* [Try it] What is the number of lines in the data that contain "flops"? Nothing besides that number, please.
──────── Supplied information ────────
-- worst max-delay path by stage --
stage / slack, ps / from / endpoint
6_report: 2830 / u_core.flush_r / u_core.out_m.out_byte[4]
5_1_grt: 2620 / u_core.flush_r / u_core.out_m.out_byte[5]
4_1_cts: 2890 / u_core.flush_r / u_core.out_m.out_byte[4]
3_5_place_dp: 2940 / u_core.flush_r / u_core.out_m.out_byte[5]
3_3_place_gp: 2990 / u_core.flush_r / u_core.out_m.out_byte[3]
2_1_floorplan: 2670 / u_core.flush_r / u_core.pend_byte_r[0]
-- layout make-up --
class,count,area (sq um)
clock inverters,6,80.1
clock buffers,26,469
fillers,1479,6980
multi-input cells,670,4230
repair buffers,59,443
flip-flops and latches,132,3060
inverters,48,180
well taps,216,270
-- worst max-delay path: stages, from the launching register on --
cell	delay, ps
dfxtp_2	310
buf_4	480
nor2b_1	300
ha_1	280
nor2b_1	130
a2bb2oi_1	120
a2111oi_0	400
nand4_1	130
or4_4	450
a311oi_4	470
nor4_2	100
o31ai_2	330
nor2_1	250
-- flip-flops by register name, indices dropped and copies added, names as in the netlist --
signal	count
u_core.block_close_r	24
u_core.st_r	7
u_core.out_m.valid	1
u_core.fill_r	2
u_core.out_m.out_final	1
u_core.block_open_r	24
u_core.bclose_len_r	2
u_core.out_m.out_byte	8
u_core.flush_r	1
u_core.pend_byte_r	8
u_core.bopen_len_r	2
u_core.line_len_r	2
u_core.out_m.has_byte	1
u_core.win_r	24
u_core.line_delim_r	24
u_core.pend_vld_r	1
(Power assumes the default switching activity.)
$ cat src/rtl/core/ifd_front.sv
// front end: byte window, marker detection, frame/line tracking
// depends on ifd_pkg; pushes pixel and frame-done beats into ifd_queue
`timescale 1ns / 1ps

module ifd_front
  import ifd_pkg::*;
#(
  parameter int MAX_LINE = MAX_LINE_DEF,
  localparam int LW = $clog2(MAX_LINE + 1)
) (
  input  logic              clk,
  input  logic              rst_n,
  input  logic              in_valid,
  input  logic              in_ready,
  input  logic [PIX_W-1:0]  in_data_byte,
  output logic              push,
  output logic              push_done,
  output logic [PIX_W-1:0]  push_pixel,
  output logic [LW-1:0]     push_width,
  output logic [LW-1:0]     push_height
);

  localparam logic [LW-1:0] MAX_V = LW'(MAX_LINE);

  logic [PIX_W-1:0] window_r [WIN_DEPTH];
  logic [PIX_W-1:0] window_nxt [WIN_DEPTH];
  logic [2:0]       fill_r, fill_nxt;
  logic [1:0]       skip_r, skip_nxt;
  logic             in_frame_r, in_frame_nxt;
  logic             in_line_r, in_line_nxt;
  logic [LW-1:0]    line_len_r, line_len_nxt;
  logic [LW-1:0]    last_width_r, last_width_nxt;
  logic [LW-1:0]    line_total_r, line_total_nxt;

  logic             accept;
  logic             judge;
  logic             is_tag;
  logic             is_marker;
  logic [PIX_W-1:0] tag;

  function automatic logic [LW-1:0] sat_inc(input logic [LW-1:0] v);
    return (v >= MAX_V) ? MAX_V : v + LW'(1);
  endfunction

  assign accept = in_valid && in_ready;
  assign judge  = (fill_r >= (WIN_FULL - 3'd1));
  assign tag    = in_data_byte;

  always_comb begin
    unique case (tag) inside
      TAG_FRAME_START, TAG_LINE_START, TAG_LINE_END, TAG_FRAME_END: is_tag = 1'b1;
      default: is_tag = 1'b0;
    endcase
  end

  // window after the shift: window_r[1..3] then the new byte
  assign is_marker = judge && (window_r[1] == SYNC_HEAD) && (window_r[2] == SYNC_ZERO) &&
                     (window_r[3] == SYNC_ZERO) && is_tag;

  always_comb begin
    for (int k = 0; k < WIN_DEPTH; k++) begin
      window_nxt[k] = window_r[k];
    end
    fill_nxt       = fill_r;
    skip_nxt       = skip_r;
    in_frame_nxt   = in_frame_r;
    in_line_nxt    = in_line_r;
    line_len_nxt   = line_len_r;
    last_width_nxt = last_width_r;
    line_total_nxt = line_total_r;
    push           = 1'b0;
    push_done      = 1'b0;
    push_pixel     = '0;
    push_width     = '0;
    push_height    = '0;
    if (accept) begin
      for (int k = 0; k < WIN_DEPTH - 1; k++) begin
        window_nxt[k] = window_r[k+1];
      end
      window_nxt[WIN_DEPTH-1] = in_data_byte;
      if (fill_r != WIN_FULL) begin
        fill_nxt = fill_r + 3'd1;
      end
      if (judge) begin
        if (is_marker) begin
          skip_nxt = MARKER_TAIL;
          if (tag == TAG_FRAME_START) begin
            in_frame_nxt   = 1'b1;
            in_line_nxt    = 1'b0;
            line_len_nxt   = '0;
            last_width_nxt = '0;
            line_total_nxt = '0;
          end else if (!in_frame_r) begin
            // markers outside a frame are dropped
          end else if (tag == TAG_LINE_START) begin
            in_line_nxt  = 1'b1;
            line_len_nxt = '0;
          end else if (tag == TAG_LINE_END) begin
            line_total_nxt = sat_inc(line_total_r);
            last_width_nxt = line_len_r;
            in_line_nxt    = 1'b0;
            line_len_nxt   = '0;
          end else begin
            push         = 1'b1;
            push_done    = 1'b1;
            push_width   = last_width_r;
            push_height  = line_total_r;
            in_frame_nxt = 1'b0;
            in_line_nxt  = 1'b0;
            line_len_nxt = '0;
          end
        end else if (skip_r != 2'd0) begin
          skip_nxt = skip_r - 2'd1;
        end else if (in_frame_r && in_line_r) begin
          line_len_nxt = sat_inc(line_len_r);
          push         = 1'b1;
          push_pixel   = window_r[1];
        end
      end
    end
  end

  always_ff @(posedge clk) begin
    if (!rst_n) begin
      for (int k = 0; k < WIN_DEPTH; k++) begin
        window_r[k] <= '0;
      end
      fill_r       <= '0;
      skip_r       <= '0;
      in_frame_r   <= 1'b0;
      in_line_r    <= 1'b0;
      line_len_r   <= '0;
      last_width_r <= '0;
      line_total_r <= '0;
    end else begin
      for (int k = 0; k < WIN_DEPTH; k++) begin
        window_r[k] <= window_nxt[k];
      end
      fill_r       <= fill_nxt;
      skip_r       <= skip_nxt;
      in_frame_r   <= in_frame_nxt;
      in_line_r    <= in_line_nxt;
      line_len_r   <= line_len_nxt;
      last_width_r <= last_width_nxt;
      line_total_r <= line_total_nxt;
    end
  end

endmodule
### config.mk
export PLATFORM = sky130hd
export DESIGN_NAME = keypad_matrix_debounce
export DESIGN_NICKNAME = d
export VERILOG_FILES = /design/src/sv/kmd_pkg.sv /design/src/sv/kmd_state_mem.sv /design/src/sv/keypad_matrix_debounce.sv
export SDC_FILE = /design/constraint.sdc
export NUM_CORES = 1
export LEC_CHECK = 0
export BUFFER_PORTS_ARGS = -buffer_cell sky130_fd_sc_hd__buf_2
export CAP_MARGIN = 15
export CORE_MARGIN = 10
export CORE_UTILIZATION = 50
export DETAILED_ROUTE_END_ITERATION = 10
export PLACE_DENSITY = 0.67
export SYNTH_ARGS = -nofsm -noshare
export SYNTH_HDL_FRONTEND = slang
export SYNTH_SLANG_ARGS = --single-unit
### constraint.sdc
create_clock -name clk -period 8.7 [get_ports clk]
set_input_delay 0.435 -clock clk [delete_from_list [all_inputs] [get_ports clk]]
set_output_delay 0.435 -clock clk [all_outputs]
set_load 0.02 [all_outputs]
────────
* [Response box] 2